*** Block opens ***
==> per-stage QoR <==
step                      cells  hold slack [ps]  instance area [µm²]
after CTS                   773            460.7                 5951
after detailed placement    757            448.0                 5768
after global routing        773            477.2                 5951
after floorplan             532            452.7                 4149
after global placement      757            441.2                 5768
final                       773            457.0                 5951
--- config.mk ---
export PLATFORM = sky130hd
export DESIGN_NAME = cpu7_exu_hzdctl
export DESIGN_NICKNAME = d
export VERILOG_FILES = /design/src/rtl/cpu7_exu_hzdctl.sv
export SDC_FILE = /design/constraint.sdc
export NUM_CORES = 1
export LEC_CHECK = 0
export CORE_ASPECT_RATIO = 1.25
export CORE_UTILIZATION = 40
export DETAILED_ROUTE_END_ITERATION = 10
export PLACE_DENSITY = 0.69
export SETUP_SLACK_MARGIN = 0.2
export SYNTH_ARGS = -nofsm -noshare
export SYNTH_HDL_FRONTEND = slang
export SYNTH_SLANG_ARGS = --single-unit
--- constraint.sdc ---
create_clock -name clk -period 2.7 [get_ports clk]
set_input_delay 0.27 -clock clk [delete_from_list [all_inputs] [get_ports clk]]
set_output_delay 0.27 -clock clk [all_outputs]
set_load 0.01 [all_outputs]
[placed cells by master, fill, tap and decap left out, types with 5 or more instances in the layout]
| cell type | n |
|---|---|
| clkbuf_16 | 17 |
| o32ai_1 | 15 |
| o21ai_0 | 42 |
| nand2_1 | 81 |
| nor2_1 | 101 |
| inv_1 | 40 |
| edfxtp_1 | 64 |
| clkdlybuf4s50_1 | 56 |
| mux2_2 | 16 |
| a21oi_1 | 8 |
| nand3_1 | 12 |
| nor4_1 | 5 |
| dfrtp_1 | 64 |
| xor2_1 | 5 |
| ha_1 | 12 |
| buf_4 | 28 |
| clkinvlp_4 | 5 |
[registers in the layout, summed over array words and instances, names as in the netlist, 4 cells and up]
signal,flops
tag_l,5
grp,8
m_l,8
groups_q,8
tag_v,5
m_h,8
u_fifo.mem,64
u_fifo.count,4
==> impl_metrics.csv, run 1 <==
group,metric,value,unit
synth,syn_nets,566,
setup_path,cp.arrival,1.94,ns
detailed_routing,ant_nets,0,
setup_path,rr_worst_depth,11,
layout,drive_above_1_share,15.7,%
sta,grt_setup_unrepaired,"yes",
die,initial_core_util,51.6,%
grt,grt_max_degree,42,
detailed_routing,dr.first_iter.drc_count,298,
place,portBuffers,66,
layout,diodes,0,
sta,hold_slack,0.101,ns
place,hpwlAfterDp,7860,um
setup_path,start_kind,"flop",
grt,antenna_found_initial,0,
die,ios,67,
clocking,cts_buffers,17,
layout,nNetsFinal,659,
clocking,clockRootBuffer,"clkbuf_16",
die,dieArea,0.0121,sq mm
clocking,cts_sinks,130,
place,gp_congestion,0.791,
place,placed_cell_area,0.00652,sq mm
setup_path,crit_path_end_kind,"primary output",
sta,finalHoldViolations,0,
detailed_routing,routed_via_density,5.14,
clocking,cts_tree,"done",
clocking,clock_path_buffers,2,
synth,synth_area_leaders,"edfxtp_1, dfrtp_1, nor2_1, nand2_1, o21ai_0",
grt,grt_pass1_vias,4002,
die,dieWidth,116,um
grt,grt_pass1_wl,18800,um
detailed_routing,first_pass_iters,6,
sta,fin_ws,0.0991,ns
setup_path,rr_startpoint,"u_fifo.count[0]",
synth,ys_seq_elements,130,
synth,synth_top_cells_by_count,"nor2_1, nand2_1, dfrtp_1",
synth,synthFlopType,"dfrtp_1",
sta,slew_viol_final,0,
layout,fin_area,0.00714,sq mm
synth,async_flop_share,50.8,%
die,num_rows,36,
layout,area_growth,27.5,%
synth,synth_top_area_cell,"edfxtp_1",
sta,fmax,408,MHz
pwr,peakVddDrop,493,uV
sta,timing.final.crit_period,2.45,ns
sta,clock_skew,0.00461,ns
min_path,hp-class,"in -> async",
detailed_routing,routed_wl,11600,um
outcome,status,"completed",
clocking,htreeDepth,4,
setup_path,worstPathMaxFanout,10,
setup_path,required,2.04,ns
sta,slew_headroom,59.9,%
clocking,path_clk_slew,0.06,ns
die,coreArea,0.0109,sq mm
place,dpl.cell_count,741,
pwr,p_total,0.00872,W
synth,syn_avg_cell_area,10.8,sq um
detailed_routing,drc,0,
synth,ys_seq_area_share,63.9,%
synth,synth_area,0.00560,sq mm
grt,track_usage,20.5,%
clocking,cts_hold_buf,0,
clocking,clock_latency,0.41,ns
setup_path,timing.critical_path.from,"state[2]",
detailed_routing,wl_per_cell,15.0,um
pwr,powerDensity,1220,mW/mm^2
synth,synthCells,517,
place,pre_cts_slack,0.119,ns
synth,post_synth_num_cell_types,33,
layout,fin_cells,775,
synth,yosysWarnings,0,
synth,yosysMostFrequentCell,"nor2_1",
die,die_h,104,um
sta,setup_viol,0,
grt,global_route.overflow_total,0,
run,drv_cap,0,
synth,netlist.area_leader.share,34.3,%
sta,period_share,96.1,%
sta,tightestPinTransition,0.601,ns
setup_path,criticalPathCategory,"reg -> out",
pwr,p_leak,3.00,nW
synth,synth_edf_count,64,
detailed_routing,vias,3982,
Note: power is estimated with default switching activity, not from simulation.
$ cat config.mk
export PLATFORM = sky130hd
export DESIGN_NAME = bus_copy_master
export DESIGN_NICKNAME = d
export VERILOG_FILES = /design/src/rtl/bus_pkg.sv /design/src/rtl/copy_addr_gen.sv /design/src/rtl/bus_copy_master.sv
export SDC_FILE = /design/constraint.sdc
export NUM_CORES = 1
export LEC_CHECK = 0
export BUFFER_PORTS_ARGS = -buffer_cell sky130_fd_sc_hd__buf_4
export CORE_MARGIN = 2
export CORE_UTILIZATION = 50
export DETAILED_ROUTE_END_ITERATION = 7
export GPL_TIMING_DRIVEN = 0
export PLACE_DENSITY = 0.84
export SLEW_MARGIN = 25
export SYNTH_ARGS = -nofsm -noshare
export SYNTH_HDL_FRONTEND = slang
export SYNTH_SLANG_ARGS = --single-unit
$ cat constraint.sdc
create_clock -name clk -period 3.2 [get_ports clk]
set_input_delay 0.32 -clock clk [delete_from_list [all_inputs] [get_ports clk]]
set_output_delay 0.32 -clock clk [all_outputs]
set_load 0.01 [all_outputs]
*** Block closes ***
*** Block opens ***
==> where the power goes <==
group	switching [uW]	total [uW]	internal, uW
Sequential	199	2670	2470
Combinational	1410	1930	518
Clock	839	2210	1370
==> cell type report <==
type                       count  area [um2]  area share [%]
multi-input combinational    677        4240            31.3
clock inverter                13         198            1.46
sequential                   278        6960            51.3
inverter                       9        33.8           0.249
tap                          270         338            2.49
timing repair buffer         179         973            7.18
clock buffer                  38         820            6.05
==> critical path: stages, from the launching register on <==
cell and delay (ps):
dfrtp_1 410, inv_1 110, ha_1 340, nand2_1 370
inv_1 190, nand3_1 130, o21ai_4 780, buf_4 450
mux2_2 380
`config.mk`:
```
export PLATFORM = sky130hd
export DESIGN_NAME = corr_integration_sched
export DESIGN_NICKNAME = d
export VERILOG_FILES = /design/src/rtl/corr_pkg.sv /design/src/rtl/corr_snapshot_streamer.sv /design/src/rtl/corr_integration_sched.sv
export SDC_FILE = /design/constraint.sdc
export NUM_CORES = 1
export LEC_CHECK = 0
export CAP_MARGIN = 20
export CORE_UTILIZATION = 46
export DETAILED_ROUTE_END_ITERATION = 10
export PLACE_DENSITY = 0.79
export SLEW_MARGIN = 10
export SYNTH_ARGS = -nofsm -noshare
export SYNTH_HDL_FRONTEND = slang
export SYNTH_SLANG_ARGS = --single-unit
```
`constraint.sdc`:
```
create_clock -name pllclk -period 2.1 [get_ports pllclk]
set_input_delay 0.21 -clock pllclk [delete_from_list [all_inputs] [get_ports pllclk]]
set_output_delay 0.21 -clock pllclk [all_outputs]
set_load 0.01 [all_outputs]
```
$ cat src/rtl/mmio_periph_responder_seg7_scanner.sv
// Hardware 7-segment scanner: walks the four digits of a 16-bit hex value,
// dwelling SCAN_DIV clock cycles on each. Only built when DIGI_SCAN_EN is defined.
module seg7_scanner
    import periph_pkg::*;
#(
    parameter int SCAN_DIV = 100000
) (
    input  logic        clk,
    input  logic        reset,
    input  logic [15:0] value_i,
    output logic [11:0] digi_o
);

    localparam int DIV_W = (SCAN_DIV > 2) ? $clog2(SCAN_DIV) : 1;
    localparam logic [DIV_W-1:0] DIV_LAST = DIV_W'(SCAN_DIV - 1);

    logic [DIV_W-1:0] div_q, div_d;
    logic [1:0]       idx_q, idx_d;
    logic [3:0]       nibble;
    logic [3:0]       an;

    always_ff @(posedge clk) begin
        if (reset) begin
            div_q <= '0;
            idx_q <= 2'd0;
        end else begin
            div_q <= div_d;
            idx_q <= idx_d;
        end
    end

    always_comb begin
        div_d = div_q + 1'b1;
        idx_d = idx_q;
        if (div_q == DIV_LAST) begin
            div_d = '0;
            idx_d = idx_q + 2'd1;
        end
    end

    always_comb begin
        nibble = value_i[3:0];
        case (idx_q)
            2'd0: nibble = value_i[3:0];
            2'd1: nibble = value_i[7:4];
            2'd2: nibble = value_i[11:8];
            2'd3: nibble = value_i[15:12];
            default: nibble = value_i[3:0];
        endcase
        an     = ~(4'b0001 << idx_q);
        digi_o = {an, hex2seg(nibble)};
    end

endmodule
*** Block closes ***
Go through the listing above and write out exactly the lines starting with the one holding "pwr,peakVddDrop,493,uV" and running through the one holding "sta,slew_headroom,59.9,%", ends included, and no others.

pwr,peakVddDrop,493,uV
sta,timing.final.crit_period,2.45,ns
sta,clock_skew,0.00461,ns
min_path,hp-class,"in -> async",
detailed_routing,routed_wl,11600,um
outcome,status,"completed",
clocking,htreeDepth,4,
setup_path,worstPathMaxFanout,10,
setup_path,required,2.04,ns
sta,slew_headroom,59.9,%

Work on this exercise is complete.